Every few years a new diet takes over. Keto, paleo, intermittent fasting, carnivore — each one arrives with bold claims, a wave of bestselling books, and an army of online advocates. Each one eventually fades. The Mediterranean diet has been around for decades, backed by more clinical research than any other dietary pattern on earth, and it shows no signs of going anywhere. The reason it keeps winning isn't complicated. At its core is one ingredient that nutritional science keeps returning to — extra virgin olive oil.
What the Research Actually Says
The landmark PREDIMED study — one of the largest nutritional trials ever conducted, following over 7,000 participants across Spain — found that a Mediterranean diet supplemented with extra virgin olive oil reduced the risk of major cardiovascular events, including heart attack and stroke, by approximately 30% compared to a low-fat diet. That's not a marginal finding. That's a result that would make any pharmaceutical company rich if it could be replicated in a pill.
Subsequent research has continued to build the case. Studies have linked regular consumption of high-quality extra virgin olive oil to reduced markers of systemic inflammation, improved cognitive function, better blood sugar regulation, and a lower incidence of certain cancers. The World Health Organization, the American Heart Association, and nutrition bodies across Europe have all endorsed the Mediterranean dietary pattern as among the healthiest in the world.

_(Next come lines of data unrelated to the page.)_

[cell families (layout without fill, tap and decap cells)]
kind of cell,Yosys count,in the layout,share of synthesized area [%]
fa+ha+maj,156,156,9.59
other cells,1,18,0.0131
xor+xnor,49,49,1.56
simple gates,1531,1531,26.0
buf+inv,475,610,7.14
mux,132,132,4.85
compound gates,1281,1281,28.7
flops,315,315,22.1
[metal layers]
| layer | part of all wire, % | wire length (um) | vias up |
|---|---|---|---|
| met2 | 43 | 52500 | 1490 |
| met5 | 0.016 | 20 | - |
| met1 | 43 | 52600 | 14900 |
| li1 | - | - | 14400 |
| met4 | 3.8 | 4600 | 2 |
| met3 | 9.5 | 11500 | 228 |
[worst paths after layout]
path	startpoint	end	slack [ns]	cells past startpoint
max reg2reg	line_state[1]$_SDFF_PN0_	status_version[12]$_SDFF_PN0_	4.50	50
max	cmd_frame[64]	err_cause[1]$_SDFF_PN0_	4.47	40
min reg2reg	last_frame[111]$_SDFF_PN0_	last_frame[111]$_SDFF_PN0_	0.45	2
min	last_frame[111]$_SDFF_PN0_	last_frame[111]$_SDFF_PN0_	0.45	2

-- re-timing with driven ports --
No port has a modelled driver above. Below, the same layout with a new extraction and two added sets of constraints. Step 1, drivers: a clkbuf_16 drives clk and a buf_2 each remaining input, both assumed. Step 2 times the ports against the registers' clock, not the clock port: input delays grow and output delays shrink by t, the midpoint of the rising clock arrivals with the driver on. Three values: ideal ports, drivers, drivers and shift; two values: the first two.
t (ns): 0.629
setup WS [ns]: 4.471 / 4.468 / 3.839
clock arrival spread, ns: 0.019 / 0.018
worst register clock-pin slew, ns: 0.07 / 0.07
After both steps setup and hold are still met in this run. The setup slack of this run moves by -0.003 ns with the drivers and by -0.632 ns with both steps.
This design comes from an exercise in tuning for small area, a short achievable clock period and few clock cycles per item on the open sky130 flow, not from production work.
RTL that was checked went through simulation tests only; none was proved equivalent to the original.
Function not checked in runs 1 to 3: the RTL went through the layout flow alone.
Power and IR drop assume default switching activity.

==> flow/design.v <==
module saes_core (
    input  wire        clk,
    input  wire        rst,
    input  wire        cmd_valid,
    output wire        cmd_ready,
    input  wire [23:0] cmd,
    output wire        rsp_valid,
    input  wire        rsp_ready,
    output wire        rsp_err,
    output wire [15:0] rsp_data
);
    localparam [7:0] OP_RDST  = 8'h01, OP_RST   = 8'h02, OP_GFM   = 8'h10,
                     OP_SBX   = 8'h20, OP_ISBX  = 8'h21, OP_SBB   = 8'h22,
                     OP_ISBB  = 8'h23, OP_LDS   = 8'h30, OP_RDS   = 8'h31,
                     OP_RDN   = 8'h32, OP_WRN   = 8'h33, OP_RDM   = 8'h34,
                     OP_WRM   = 8'h35, OP_RTN   = 8'h36, OP_LDK   = 8'h40,
                     OP_RDK   = 8'h41, OP_KEXP  = 8'h42, OP_RDW   = 8'h43,
                     OP_RDRK  = 8'h44, OP_ARK   = 8'h50, OP_ARKI  = 8'h51,
                     OP_SUBN  = 8'h52, OP_ISUBN = 8'h53, OP_MIXC  = 8'h54,
                     OP_IMIXC = 8'h55, OP_SHRW  = 8'h56, OP_ENC   = 8'h58,
                     OP_DEC   = 8'h59, OP_TRC   = 8'h60, OP_RDTI  = 8'h61,
                     OP_RDTS  = 8'h62, OP_RDTK  = 8'h63, OP_RDTW  = 8'h64;
    localparam [2:0] E_ILLEGAL = 3'd1, E_INDEX = 3'd2, E_NOKEY = 3'd3, E_NOTRACE = 3'd4;
    localparam [15:0] SB0 = 16'hC8B9, SB1 = 16'hEB0C, SB2 = 16'hF192, SB3 = 16'h705D;
    localparam [15:0] IB0 = 16'h48BE, IB1 = 16'h8DA9, IB2 = 16'hF1A2, IB3 = 16'hD0CD;
    function [3:0] sbox;
        input [3:0] n;
        sbox = {SB3[n], SB2[n], SB1[n], SB0[n]};
    endfunction
    function [3:0] isbox;
        input [3:0] n;
        isbox = {IB3[n], IB2[n], IB1[n], IB0[n]};
    endfunction
    function [3:0] xt;
        input [3:0] a;
        xt = {a[2:0], 1'b0} ^ (a[3] ? 4'h3 : 4'h0);
    endfunction
    function [3:0] gfmul;
        input [3:0] a;
        input [3:0] b;
        reg   [3:0] a1, a2, a3;
        begin
            a1 = xt(a);
            a2 = xt(a1);
            a3 = xt(a2);
            gfmul = (b[0] ? a : 4'h0) ^ (b[1] ? a1 : 4'h0) ^
                    (b[2] ? a2 : 4'h0) ^ (b[3] ? a3 : 4'h0);
        end
    endfunction
    function [3:0] mul2;
        input [3:0] a;
        mul2 = xt(a);
    endfunction
    function [3:0] mul4;
        input [3:0] a;
        mul4 = xt(xt(a));
    endfunction
    function [3:0] mul9;
        input [3:0] a;
        mul9 = xt(xt(xt(a))) ^ a;
    endfunction
    function [15:0] subn;
        input [15:0] s;
        subn = {sbox(s[15:12]), sbox(s[11:8]), sbox(s[7:4]), sbox(s[3:0])};
    endfunction
    function [15:0] isubn;
        input [15:0] s;
        isubn = {isbox(s[15:12]), isbox(s[11:8]), isbox(s[7:4]), isbox(s[3:0])};
    endfunction
    function [15:0] shr;
        input [15:0] s;
        shr = {s[15:12], s[3:0], s[7:4], s[11:8]};
    endfunction
    function [15:0] mix;
        input [15:0] s;
        mix = {s[15:12] ^ mul4(s[11:8]), mul4(s[15:12]) ^ s[11:8],
               s[7:4]   ^ mul4(s[3:0]),  mul4(s[7:4])   ^ s[3:0]};
    endfunction
    function [15:0] imix;
        input [15:0] s;
        imix = {mul9(s[15:12]) ^ mul2(s[11:8]), mul2(s[15:12]) ^ mul9(s[11:8]),
                mul9(s[7:4])   ^ mul2(s[3:0]),  mul2(s[7:4])   ^ mul9(s[3:0])};
    endfunction
    function [47:0] expandkey;
        input [15:0] key;
        reg   [7:0]  w0, w1, w2, w3, w4, w5;
        begin
            w0 = key[15:8];
            w1 = key[7:0];
            w2 = w0 ^ {sbox(w1[3:0]), sbox(w1[7:4])} ^ 8'h80;
            w3 = w2 ^ w1;
            w4 = w2 ^ {sbox(w3[3:0]), sbox(w3[7:4])} ^ 8'h30;
            w5 = w4 ^ w3;
            expandkey = {w0, w1, w2, w3, w4, w5};
        end
    endfunction
    reg [15:0] S, K, TX, TK;
    reg        KSV, TRV, MODE, ERR;
    reg [2:0]  ECODE;
    reg        pend, hold_err;
    wire [7:0]  op  = cmd[23:16];
    wire [15:0] imm = cmd[15:0];
    wire        stall;
    wire        accept = cmd_valid && !pend && !stall;
    wire        pend_nx = !rst && (pend ? !rsp_ready : (accept && !rsp_ready));
    assign cmd_ready = !pend && !stall;
    assign rsp_valid = pend || (cmd_valid && !stall);
    reg         csrc, cmode;
    wire [15:0] cx = csrc ? TX : S;
    wire [15:0] ck = csrc ? TK : K;
    wire        m  = cmode;
    reg  [31:0] EXW;
    wire [47:0] CW = {ck, EXW};
    wire [15:0] C0 = ck, C1 = EXW[31:16], C2 = EXW[15:0];
    wire [15:0] c2 = cx ^ (m ? C2 : C0);
    wire [15:0] c4 = m ? isubn(shr(c2)) : subn(shr(c2));
    wire [15:0] c3 = m ? shr(c2) : shr(c4);
    wire [15:0] cz = m ? (c4 ^ C1) : c4;
    wire [15:0] cm = m ? imix(cz) : mix(cz);
    wire [15:0] c5 = m ? cz : cm;
    wire [15:0] c6_nx = m ? cm : (cm ^ C1);
    reg  [15:0] MID;
    reg         mid_ok;
    wire [15:0] c6 = MID;
    wire [15:0] c8 = m ? isubn(shr(c6)) : subn(shr(c6));
    wire [15:0] c7 = m ? shr(c6) : shr(c8);
    wire [15:0] c9 = c8 ^ (m ? C0 : C2);
    wire need_k  = (op == OP_RDW) || (op == OP_RDRK) || (op == OP_ARK);
    wire need_cm = (op == OP_ENC) || (op == OP_DEC) || (op == OP_TRC);
    wire need_cm_mode = (op == OP_TRC) ? imm[0] : op[0];
    wire need_t  = (op == OP_RDTK) || (op == OP_RDTW);
    wire need_ts = (op == OP_RDTS);
    wire need_mid = (op == OP_ENC) || (op == OP_DEC) || (op == OP_TRC) ||
                    ((op == OP_RDTS) && (imm[3] || (imm[2] && imm[1])));
    assign stall = (need_mid && !mid_ok) ||
                 (need_k && csrc) ||
                 (need_cm && (csrc || cmode != need_cm_mode)) ||
                 (need_t && !csrc) ||
                 (need_ts && (!csrc || cmode != MODE));
    wire [3:0] ti = imm[3:0];
    wire [2:0] tj = imm[6:4];
    reg [15:0] tr_state;
    reg        tr_has_rk;
    always @(*) begin
        tr_state = TX;
        case (ti)
            4'd2: tr_state = c2;
            4'd3: tr_state = c3;
            4'd4: tr_state = c4;
            4'd5: tr_state = c5;
            4'd6: tr_state = c6;
            4'd7: tr_state = c7;
            4'd8: tr_state = c8;
            4'd9, 4'd10: begin
                tr_state = c9;
            end
            default: ;
        endcase
        tr_has_rk = (ti == 4'd2) || (ti == 4'd9) || (ti == 4'd5 && MODE) || (ti == 4'd6 && !MODE);
    end
    wire       tr_mid = MODE && (ti >= 4'd2) && (ti <= 4'd9);
    reg  [1:0]  rk_idx;
    reg         rk_none;
    always @(*) begin
        rk_none = 1'b0;
        rk_idx  = imm[1:0];
        if (op[5]) begin
            case (ti)
                4'd2:    rk_idx = MODE ? 2'd2 : 2'd0;
                4'd5:    begin rk_idx = 2'd1; rk_none = !MODE; end
                4'd6:    begin rk_idx = 2'd1; rk_none = MODE; end
                4'd9:    rk_idx = MODE ? 2'd0 : 2'd2;
                default: rk_none = 1'b1;
            endcase
        end
    end
    wire [15:0] rk_i = rk_none ? 16'h0000 :
                       (rk_idx == 2'd0) ? C0 : (rk_idx == 2'd1) ? C1 : C2;
    wire [15:0] tr_rk = rk_i;
    wire [2:0]  wb_idx = op[5] ? tj : imm[2:0];
    wire [7:0]  w_i    = (wb_idx == 3'd0) ? CW[47:40] : (wb_idx == 3'd1) ? CW[39:32] :
                         (wb_idx == 3'd2) ? CW[31:24] : (wb_idx == 3'd3) ? CW[23:16] :
                         (wb_idx == 3'd4) ? CW[15:8]  : CW[7:0];
    wire [7:0]  tr_word = (ti != 4'd1) ? 8'h00 : w_i;
    wire [15:0] ark_s = S ^ (op[0] ? imm : rk_i);
    reg         ex_err;
    reg  [2:0]  ex_code;
    reg  [15:0] ex_data;
    reg         ex_wr_s;
    reg  [15:0] ex_s;
    always @(*) begin
        ex_err  = 1'b0;
        ex_code = 3'd0;
        ex_data = 16'h0000;
        ex_wr_s = 1'b0;
        ex_s    = S;
        case (op)
            OP_RDST:  ex_data = {5'b0, ECODE, TRV, 1'b0, TRV, TRV, ERR, MODE, TRV, KSV};
            OP_RST:   ex_data = 16'h0000;
            OP_GFM:   ex_data = {12'h000, gfmul(imm[7:4], imm[3:0])};
            OP_SBX:   ex_data = {12'h000, sbox(imm[3:0])};
            OP_ISBX:  ex_data = {12'h000, isbox(imm[3:0])};
            OP_SBB:   ex_data = {8'h00, sbox(imm[7:4]), sbox(imm[3:0])};
            OP_ISBB:  ex_data = {8'h00, isbox(imm[7:4]), isbox(imm[3:0])};
            OP_LDS:   begin ex_wr_s = 1'b1; ex_s = imm; end
            OP_RDS:   ex_data = S;
            OP_RDN, OP_RDM: begin
                case ((op == OP_RDN) ? imm[1:0] : {imm[0], imm[1]})
                    2'd0: ex_data = {12'h000, S[15:12]};
                    2'd1: ex_data = {12'h000, S[11:8]};
                    2'd2: ex_data = {12'h000, S[7:4]};
                    default: ex_data = {12'h000, S[3:0]};
                endcase
            end
            OP_WRN, OP_WRM: begin
                ex_wr_s = 1'b1;
                case ((op == OP_WRN) ? imm[5:4] : {imm[4], imm[5]})
                    2'd0: ex_s = {imm[3:0], S[11:0]};
                    2'd1: ex_s = {S[15:12], imm[3:0], S[7:0]};
                    2'd2: ex_s = {S[15:8], imm[3:0], S[3:0]};
                    default: ex_s = {S[15:4], imm[3:0]};
                endcase
            end
            OP_RTN:   ex_data = {8'h00, imm[3:0], imm[7:4]};
            OP_LDK:   ex_data = 16'h0000;
            OP_RDK:   ex_data = K;
            OP_KEXP:  ex_data = 16'h0000;
            OP_RDW: begin
                if (imm[2:0] > 3'd5) begin
                    ex_err = 1'b1; ex_code = E_INDEX;
                end else if (!KSV) begin
                    ex_err = 1'b1; ex_code = E_NOKEY;
                end else begin
                    ex_data = {8'h00, w_i};
                end
            end
            OP_RDRK, OP_ARK: begin
                if (imm[1:0] == 2'd3) begin
                    ex_err = 1'b1; ex_code = E_INDEX;
                end else if (!KSV) begin
                    ex_err = 1'b1; ex_code = E_NOKEY;
                end else if (op == OP_RDRK) begin
                    ex_data = rk_i;
                end else begin
                    ex_wr_s = 1'b1;
                    ex_s    = ark_s;
                end
            end
            OP_ARKI:  begin ex_wr_s = 1'b1; ex_s = ark_s; end
            OP_SUBN:  begin ex_wr_s = 1'b1; ex_s = subn(S); end
            OP_ISUBN: begin ex_wr_s = 1'b1; ex_s = isubn(S); end
            OP_MIXC:  begin ex_wr_s = 1'b1; ex_s = mix(S); end
            OP_IMIXC: begin ex_wr_s = 1'b1; ex_s = imix(S); end
            OP_SHRW:  begin ex_wr_s = 1'b1; ex_s = shr(S); end
            OP_ENC:   begin ex_wr_s = 1'b1; ex_s = c9; end
            OP_DEC:   begin ex_wr_s = 1'b1; ex_s = c9; end
            OP_TRC:   begin ex_wr_s = 1'b1; ex_s = c9; end
            OP_RDTI, OP_RDTS, OP_RDTK, OP_RDTW: begin
                if (ti > 4'd10 || (op == OP_RDTW && tj > 3'd5)) begin
                    ex_err = 1'b1; ex_code = E_INDEX;
                end else if (!TRV) begin
                    ex_err = 1'b1; ex_code = E_NOTRACE;
                end else begin
                    case (op)
                        OP_RDTI: ex_data = {6'b0, ti == 4'd1, tr_has_rk, 3'b000, tr_mid, ti};
                        OP_RDTS: ex_data = tr_state;
                        OP_RDTK: ex_data = tr_rk;
                        default: ex_data = {8'h00, tr_word};
                    endcase
                end
            end
            default: begin
                ex_err = 1'b1; ex_code = E_ILLEGAL;
            end
        endcase
        if (ex_wr_s) ex_data = ex_s;
        if (ex_err) ex_data = {13'b0, ex_code};
    end
    assign rsp_err  = pend ? hold_err  : ex_err;
    assign rsp_data = pend ? MID : ex_data;
    always @(posedge clk) begin
        if (rst || (accept && op == OP_RST)) begin
            S     <= 16'h0000;
            K     <= 16'h0000;
            KSV   <= 1'b0;
            TRV   <= 1'b0;
            MODE  <= 1'b0;
            ERR   <= 1'b0;
            ECODE <= 3'd0;
        end else if (accept) begin
            if (ex_err) begin
                if (!ERR) begin
                    ERR   <= 1'b1;
                    ECODE <= ex_code;
                end
            end else begin
                if (ex_wr_s) S <= ex_s;
                if (op == OP_LDK) begin
                    K   <= imm;
                    KSV <= 1'b0;
                end
                if (op == OP_KEXP || op == OP_ENC || op == OP_DEC || op == OP_TRC)
                    KSV <= 1'b1;
                if (op == OP_TRC) begin
                    MODE <= imm[0];
                    TRV  <= 1'b1;
                end
            end
        end
    end
    always @(posedge clk) begin
        if (accept && op == OP_TRC) begin
            TX <= S;
            TK <= K;
        end
    end
    always @(posedge clk) begin
        if (rst) begin
            pend <= 1'b0;
        end else begin
            pend <= pend_nx;
        end
    end
    wire clr     = rst || (accept && op == OP_RST);
    wire set_cfg = cmd_valid && !pend && stall;
    wire csrc_nx  = clr ? 1'b0 :
                    set_cfg ? (need_t || need_ts) :
                    (accept && op == OP_TRC) ? 1'b1 : csrc;
    wire cmode_nx = clr ? 1'b0 :
                    set_cfg ? (need_ts ? MODE : need_cm_mode) :
                    (accept && op == OP_TRC) ? imm[0] : cmode;
    wire [47:0] EXP0 = expandkey(16'h0000);
    wire [47:0] exw_new   = expandkey((op == OP_LDK) ? imm : (csrc ? K : TK));
    wire        sw_src    = set_cfg && ((need_t || need_ts) != csrc);
    always @(posedge clk) begin
        csrc  <= csrc_nx;
        cmode <= cmode_nx;
        if (clr)
            EXW <= EXP0[31:0];
        else if (accept && op == OP_LDK && !csrc)
            EXW <= exw_new[31:0];
        else if (sw_src)
            EXW <= exw_new[31:0];
    end
    wire opnd_write = accept && !ex_err &&
                      ((ex_wr_s && op != OP_TRC) || op == OP_LDK || op == OP_RST);
    always @(posedge clk) begin
        MID    <= pend_nx ? (pend ? MID : ex_data) : c6_nx;
        mid_ok <= !clr && !opnd_write && !pend_nx && csrc_nx == csrc && cmode_nx == cmode;
    end
    always @(posedge clk) begin
        if (!pend) begin
            hold_err  <= ex_err;
        end
    end
endmodule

Why Olive Oil Is the Heart of It
The Mediterranean diet is rich in vegetables, legumes, whole grains, fish, and fruit — but olive oil is the thread running through all of it. It's the cooking base, the dressing, the dipping sauce, and the finishing drizzle. It's present at nearly every meal in traditional Mediterranean households, and its polyphenols — particularly oleocanthal and hydroxytyrosol — are widely considered responsible for a significant portion of the diet's documented health benefits.
Oleocanthal in particular has attracted enormous scientific interest. It works in the body in a remarkably similar way to ibuprofen — inhibiting the same inflammatory enzymes — but without the side effects associated with long-term NSAID use. Researchers at the Monell Chemical Senses Center in Philadelphia first identified this property, noting that the throat-irritating peppery sensation in fresh high-quality olive oil was caused by the same biological mechanism as anti-inflammatory drugs. The pepper you taste is the medicine working.
Not All Olive Oil Is Created Equal
Here's the critical distinction the research doesn't always make loudly enough. The health benefits documented in Mediterranean diet studies are associated with genuine, high-quality extra virgin olive oil — the kind consumed fresh, in quantity, by populations who have been using it for thousands of years. Not the refined, blended, heat-processed product sitting in a plastic bottle at the bottom of the supermarket shelf.
The polyphenol content of commercial olive oils varies wildly — and in many cases falls so low that the health benefits simply don't apply. An olive oil with 50 mg/kg of polyphenols is a fundamentally different product from one with 500 mg/kg, regardless of what the label says. The Mediterranean populations whose health outcomes drove all this research weren't using supermarket olive oil. They were using fresh, local, early-harvested oil — exactly what we produce at Levanto Foods.
How to Actually Eat More Olive Oil
The good news is that incorporating more high-quality olive oil into your diet doesn't require a dramatic lifestyle overhaul. Use it as your primary cooking fat for sautéing vegetables, fish, and chicken. Replace butter on bread with a bowl of good olive oil and a pinch of sea salt. Dress every salad with it generously. Drizzle it over soups, grains, and roasted vegetables at the end of cooking. Use it raw as much as possible — the polyphenols are best preserved when the oil isn't exposed to sustained high heat.
The Mediterranean approach to olive oil isn't measured in careful teaspoons. It's generous, daily, and deeply embedded in the rhythm of every meal. That's not a coincidence. That's the prescription.